▶ Information given
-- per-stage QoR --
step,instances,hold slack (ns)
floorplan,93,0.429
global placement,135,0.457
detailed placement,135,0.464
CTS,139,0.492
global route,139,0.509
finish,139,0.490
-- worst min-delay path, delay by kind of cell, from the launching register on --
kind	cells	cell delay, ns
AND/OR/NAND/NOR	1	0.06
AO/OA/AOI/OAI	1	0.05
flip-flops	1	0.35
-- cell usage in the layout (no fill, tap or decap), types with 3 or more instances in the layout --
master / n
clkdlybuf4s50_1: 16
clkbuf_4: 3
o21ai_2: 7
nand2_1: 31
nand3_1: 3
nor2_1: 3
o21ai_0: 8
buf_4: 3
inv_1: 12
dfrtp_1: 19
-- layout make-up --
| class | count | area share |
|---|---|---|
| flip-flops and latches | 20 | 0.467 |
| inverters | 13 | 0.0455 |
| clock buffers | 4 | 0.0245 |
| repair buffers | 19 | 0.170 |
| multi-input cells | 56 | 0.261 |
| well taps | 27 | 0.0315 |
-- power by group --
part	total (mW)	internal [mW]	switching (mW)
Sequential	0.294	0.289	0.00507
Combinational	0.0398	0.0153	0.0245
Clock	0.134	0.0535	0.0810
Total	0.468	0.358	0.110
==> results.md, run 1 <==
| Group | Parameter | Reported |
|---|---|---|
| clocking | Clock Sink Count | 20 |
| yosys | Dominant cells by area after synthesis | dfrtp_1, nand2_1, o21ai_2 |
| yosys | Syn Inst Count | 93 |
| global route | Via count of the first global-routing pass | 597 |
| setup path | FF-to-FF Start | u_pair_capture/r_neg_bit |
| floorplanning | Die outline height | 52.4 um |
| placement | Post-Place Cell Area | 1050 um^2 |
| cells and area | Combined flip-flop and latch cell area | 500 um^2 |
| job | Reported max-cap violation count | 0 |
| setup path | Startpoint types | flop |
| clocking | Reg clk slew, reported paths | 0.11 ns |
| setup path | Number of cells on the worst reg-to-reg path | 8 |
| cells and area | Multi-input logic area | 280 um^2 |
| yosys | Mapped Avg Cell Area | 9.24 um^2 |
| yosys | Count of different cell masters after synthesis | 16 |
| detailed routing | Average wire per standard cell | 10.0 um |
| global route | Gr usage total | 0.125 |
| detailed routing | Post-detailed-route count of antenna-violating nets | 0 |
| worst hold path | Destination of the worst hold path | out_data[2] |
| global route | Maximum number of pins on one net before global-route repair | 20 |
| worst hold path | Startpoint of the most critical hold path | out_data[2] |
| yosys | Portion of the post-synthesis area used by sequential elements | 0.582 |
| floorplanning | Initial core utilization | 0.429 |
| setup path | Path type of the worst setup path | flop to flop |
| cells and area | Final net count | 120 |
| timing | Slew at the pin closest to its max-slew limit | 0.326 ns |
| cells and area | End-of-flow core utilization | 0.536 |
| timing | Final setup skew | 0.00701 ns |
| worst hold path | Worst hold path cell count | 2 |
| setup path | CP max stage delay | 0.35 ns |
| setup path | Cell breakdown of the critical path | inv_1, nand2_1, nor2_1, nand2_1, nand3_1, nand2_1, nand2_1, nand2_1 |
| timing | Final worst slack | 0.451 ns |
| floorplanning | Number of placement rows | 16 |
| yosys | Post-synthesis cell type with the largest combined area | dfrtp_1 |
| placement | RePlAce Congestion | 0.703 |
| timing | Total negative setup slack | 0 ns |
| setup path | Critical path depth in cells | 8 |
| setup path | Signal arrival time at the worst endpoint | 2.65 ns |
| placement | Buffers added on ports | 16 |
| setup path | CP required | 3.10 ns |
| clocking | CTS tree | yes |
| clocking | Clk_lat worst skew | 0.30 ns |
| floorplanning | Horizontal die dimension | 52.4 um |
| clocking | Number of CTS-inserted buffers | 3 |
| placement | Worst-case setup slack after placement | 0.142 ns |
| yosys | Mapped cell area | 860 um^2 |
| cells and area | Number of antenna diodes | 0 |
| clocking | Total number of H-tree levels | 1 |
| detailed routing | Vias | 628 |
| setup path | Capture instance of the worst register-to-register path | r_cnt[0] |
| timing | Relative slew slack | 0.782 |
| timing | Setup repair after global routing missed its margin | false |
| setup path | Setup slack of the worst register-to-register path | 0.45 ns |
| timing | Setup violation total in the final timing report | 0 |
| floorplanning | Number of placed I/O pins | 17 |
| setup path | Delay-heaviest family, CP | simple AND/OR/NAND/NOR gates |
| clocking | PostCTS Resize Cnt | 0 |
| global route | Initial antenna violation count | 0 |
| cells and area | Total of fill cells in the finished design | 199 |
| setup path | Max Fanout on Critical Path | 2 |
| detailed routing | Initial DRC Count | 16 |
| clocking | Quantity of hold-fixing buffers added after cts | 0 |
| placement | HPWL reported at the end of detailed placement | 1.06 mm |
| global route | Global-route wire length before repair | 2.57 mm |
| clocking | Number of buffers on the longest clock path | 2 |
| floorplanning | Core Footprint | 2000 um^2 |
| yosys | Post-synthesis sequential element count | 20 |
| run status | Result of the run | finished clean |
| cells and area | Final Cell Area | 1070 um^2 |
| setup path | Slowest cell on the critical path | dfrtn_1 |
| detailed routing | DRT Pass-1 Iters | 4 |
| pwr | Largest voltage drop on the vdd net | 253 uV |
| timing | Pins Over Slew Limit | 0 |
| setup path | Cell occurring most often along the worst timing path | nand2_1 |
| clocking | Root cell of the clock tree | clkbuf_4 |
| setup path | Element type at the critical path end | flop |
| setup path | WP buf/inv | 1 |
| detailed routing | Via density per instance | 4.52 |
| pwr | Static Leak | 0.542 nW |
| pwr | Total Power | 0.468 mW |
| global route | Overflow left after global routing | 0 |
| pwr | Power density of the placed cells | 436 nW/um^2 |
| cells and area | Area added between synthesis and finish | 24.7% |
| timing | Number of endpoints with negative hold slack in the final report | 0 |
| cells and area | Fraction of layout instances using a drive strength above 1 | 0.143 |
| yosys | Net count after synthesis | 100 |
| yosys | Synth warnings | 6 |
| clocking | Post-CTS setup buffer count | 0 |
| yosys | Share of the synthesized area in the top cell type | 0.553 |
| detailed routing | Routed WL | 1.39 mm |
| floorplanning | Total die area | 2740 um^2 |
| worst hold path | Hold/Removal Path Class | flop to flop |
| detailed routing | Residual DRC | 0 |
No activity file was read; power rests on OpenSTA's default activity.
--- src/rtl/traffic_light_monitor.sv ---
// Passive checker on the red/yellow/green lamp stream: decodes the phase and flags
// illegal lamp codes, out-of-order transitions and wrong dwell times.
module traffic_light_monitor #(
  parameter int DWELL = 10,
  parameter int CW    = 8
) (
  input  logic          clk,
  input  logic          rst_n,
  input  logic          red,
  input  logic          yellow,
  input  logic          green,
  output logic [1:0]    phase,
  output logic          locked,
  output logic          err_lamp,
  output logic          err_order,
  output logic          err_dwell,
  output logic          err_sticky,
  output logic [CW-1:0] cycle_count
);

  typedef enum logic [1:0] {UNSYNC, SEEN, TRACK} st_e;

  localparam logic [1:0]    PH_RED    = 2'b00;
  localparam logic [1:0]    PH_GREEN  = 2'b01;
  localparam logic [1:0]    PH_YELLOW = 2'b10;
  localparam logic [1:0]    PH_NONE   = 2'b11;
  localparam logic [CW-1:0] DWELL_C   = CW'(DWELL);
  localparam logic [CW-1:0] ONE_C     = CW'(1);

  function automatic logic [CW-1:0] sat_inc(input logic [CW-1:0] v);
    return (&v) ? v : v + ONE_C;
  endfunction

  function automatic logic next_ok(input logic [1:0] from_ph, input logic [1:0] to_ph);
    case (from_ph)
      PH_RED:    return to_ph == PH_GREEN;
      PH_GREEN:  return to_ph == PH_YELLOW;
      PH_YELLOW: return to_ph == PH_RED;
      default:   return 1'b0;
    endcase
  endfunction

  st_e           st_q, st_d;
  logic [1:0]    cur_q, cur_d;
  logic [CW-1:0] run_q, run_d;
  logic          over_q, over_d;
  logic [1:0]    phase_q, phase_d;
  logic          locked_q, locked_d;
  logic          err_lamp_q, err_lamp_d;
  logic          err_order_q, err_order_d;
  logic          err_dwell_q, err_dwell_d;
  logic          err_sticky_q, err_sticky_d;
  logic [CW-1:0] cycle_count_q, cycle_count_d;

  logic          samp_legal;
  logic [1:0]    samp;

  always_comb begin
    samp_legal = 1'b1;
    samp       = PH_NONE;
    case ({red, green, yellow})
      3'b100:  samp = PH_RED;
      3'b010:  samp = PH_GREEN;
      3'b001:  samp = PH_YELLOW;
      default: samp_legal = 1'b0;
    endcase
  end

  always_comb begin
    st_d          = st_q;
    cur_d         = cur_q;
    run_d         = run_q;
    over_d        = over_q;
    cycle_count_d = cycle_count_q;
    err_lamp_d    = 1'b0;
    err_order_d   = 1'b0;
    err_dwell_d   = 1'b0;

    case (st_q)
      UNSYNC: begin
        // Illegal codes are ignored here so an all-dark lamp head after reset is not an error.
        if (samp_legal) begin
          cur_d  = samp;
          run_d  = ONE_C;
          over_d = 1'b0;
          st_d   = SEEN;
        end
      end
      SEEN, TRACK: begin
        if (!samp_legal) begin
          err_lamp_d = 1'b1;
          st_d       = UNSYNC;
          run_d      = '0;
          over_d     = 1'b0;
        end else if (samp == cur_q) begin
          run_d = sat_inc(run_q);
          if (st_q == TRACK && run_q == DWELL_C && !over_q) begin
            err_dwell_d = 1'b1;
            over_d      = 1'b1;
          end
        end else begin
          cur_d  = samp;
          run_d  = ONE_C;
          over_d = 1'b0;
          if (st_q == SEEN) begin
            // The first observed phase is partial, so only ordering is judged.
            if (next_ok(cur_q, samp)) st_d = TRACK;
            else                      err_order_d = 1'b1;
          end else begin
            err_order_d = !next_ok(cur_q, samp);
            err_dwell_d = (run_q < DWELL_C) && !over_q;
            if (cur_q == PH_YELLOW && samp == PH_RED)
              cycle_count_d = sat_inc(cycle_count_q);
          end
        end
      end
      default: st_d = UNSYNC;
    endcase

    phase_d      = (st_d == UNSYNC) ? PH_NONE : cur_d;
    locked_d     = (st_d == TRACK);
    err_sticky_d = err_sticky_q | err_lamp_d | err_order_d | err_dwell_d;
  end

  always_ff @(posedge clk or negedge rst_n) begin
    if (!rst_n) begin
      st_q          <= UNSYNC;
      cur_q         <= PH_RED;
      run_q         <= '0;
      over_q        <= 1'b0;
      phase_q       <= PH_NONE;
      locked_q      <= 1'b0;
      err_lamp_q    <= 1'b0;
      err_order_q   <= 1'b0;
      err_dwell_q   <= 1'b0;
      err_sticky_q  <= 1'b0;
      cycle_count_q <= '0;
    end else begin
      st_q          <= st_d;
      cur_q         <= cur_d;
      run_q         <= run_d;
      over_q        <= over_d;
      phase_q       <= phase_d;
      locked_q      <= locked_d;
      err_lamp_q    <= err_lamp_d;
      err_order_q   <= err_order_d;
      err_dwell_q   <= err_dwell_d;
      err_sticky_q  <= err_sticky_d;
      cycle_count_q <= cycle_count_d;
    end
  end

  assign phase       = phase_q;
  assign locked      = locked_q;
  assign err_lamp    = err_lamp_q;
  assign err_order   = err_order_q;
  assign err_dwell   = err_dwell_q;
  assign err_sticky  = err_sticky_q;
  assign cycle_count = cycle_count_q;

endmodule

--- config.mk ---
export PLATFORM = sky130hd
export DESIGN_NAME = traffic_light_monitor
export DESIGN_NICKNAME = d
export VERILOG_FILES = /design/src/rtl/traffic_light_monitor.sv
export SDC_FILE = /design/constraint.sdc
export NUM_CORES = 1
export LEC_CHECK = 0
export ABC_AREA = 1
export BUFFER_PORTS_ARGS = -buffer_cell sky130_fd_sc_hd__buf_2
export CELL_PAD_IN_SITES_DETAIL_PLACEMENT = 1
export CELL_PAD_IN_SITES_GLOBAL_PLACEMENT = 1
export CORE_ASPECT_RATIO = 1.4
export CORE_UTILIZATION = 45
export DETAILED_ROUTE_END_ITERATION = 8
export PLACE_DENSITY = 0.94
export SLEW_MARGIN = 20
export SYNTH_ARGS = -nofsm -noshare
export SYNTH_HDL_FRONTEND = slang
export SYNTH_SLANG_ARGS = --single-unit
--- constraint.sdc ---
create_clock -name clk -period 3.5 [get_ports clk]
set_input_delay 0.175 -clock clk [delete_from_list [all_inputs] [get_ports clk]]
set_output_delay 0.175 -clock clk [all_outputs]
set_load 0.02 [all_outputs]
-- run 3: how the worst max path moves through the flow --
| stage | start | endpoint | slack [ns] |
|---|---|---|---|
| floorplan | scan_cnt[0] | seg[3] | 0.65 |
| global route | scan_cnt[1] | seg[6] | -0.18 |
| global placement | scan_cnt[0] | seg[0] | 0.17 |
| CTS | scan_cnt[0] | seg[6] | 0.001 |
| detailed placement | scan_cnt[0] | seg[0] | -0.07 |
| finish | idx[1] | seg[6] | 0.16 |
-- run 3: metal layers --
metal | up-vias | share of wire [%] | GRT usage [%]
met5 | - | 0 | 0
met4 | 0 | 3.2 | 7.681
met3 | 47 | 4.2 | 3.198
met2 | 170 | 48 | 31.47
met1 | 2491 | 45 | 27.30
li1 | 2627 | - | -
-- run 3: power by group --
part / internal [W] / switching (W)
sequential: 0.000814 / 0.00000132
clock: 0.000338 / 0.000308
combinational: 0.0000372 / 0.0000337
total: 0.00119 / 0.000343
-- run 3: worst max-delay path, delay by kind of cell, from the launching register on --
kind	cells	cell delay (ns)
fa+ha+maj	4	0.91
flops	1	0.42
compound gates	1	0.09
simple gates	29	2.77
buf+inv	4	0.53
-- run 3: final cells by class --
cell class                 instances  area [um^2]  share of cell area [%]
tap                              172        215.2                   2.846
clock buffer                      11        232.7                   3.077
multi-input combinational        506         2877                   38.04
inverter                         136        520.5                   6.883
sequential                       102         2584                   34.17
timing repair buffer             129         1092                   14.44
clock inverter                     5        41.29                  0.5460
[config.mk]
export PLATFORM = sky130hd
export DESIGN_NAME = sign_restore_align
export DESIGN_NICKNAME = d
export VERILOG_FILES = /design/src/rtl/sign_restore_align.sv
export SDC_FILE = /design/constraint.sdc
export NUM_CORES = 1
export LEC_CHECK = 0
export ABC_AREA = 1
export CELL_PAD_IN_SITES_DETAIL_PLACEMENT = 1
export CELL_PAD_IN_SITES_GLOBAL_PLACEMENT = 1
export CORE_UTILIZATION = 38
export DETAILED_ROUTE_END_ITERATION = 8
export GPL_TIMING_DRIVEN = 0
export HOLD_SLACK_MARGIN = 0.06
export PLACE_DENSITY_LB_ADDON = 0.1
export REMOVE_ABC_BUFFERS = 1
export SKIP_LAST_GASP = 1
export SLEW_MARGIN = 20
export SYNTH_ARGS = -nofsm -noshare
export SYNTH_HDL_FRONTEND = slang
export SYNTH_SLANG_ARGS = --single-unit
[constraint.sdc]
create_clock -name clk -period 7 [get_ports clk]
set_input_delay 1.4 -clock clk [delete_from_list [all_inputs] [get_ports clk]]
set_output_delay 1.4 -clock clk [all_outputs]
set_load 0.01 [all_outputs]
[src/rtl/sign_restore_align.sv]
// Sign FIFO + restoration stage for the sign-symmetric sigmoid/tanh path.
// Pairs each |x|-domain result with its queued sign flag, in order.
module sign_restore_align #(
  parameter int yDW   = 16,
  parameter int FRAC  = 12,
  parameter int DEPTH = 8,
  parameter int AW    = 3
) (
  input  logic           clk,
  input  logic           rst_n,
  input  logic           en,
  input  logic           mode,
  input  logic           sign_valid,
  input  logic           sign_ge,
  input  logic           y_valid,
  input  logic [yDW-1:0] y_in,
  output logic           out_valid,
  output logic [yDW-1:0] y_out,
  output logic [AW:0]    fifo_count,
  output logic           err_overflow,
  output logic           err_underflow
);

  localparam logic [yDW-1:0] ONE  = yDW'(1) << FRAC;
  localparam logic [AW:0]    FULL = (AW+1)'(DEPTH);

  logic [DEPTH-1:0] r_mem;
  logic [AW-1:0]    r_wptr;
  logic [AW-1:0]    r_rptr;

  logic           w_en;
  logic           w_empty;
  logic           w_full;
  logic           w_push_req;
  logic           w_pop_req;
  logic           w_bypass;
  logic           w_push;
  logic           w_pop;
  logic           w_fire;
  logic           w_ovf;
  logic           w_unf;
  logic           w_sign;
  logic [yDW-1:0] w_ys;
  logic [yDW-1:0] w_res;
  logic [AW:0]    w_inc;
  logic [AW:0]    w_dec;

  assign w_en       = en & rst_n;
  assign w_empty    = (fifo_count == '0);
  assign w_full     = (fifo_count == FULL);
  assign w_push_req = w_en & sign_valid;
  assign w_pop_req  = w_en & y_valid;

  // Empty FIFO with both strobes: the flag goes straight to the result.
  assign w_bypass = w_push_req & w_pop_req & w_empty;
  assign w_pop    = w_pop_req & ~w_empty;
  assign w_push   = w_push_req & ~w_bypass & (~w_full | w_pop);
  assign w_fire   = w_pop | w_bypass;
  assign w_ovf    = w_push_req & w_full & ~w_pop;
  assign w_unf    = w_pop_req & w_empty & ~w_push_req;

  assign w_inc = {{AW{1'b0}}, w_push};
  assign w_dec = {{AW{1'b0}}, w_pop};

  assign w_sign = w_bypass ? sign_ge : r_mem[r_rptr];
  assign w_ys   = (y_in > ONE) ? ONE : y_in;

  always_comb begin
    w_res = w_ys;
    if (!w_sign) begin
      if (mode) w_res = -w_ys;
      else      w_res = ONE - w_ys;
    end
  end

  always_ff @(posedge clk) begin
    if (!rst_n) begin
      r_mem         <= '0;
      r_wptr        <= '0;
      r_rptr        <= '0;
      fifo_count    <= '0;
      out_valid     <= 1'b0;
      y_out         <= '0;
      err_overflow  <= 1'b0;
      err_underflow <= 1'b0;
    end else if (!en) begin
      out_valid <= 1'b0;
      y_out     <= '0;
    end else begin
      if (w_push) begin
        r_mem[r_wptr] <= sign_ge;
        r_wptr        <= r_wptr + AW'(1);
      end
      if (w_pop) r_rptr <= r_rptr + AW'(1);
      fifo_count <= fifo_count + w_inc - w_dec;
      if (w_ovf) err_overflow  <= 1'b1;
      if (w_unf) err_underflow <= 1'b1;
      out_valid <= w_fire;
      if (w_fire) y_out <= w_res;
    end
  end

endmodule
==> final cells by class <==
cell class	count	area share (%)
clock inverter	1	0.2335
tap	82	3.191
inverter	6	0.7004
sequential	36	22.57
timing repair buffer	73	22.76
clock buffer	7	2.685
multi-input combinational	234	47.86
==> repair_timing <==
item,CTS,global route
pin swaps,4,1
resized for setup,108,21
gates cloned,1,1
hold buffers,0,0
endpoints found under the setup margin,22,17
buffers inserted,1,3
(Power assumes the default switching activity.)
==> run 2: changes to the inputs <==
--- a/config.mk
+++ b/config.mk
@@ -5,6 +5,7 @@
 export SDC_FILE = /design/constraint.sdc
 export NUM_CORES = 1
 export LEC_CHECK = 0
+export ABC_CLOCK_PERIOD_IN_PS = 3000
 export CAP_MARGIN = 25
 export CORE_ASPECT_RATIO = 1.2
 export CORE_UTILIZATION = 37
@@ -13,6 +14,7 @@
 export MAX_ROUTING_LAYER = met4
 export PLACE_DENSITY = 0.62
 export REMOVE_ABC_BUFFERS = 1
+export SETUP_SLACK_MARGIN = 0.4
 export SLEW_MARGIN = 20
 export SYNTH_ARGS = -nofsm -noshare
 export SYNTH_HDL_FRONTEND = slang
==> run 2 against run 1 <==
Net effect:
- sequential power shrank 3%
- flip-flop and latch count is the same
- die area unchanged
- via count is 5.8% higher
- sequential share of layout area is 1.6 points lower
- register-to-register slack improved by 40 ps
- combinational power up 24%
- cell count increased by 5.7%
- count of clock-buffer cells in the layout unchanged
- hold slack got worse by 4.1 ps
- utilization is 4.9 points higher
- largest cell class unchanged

▶ Required action
Up to and including the line that contains "-- worst min-delay", output the records above exactly, beginning with their first line.

▶ Solution to the exercise
-- per-stage QoR --
step,instances,hold slack (ns)
floorplan,93,0.429
global placement,135,0.457
detailed placement,135,0.464
CTS,139,0.492
global route,139,0.509
finish,139,0.490
-- worst min-delay path, delay by kind of cell, from the launching register on --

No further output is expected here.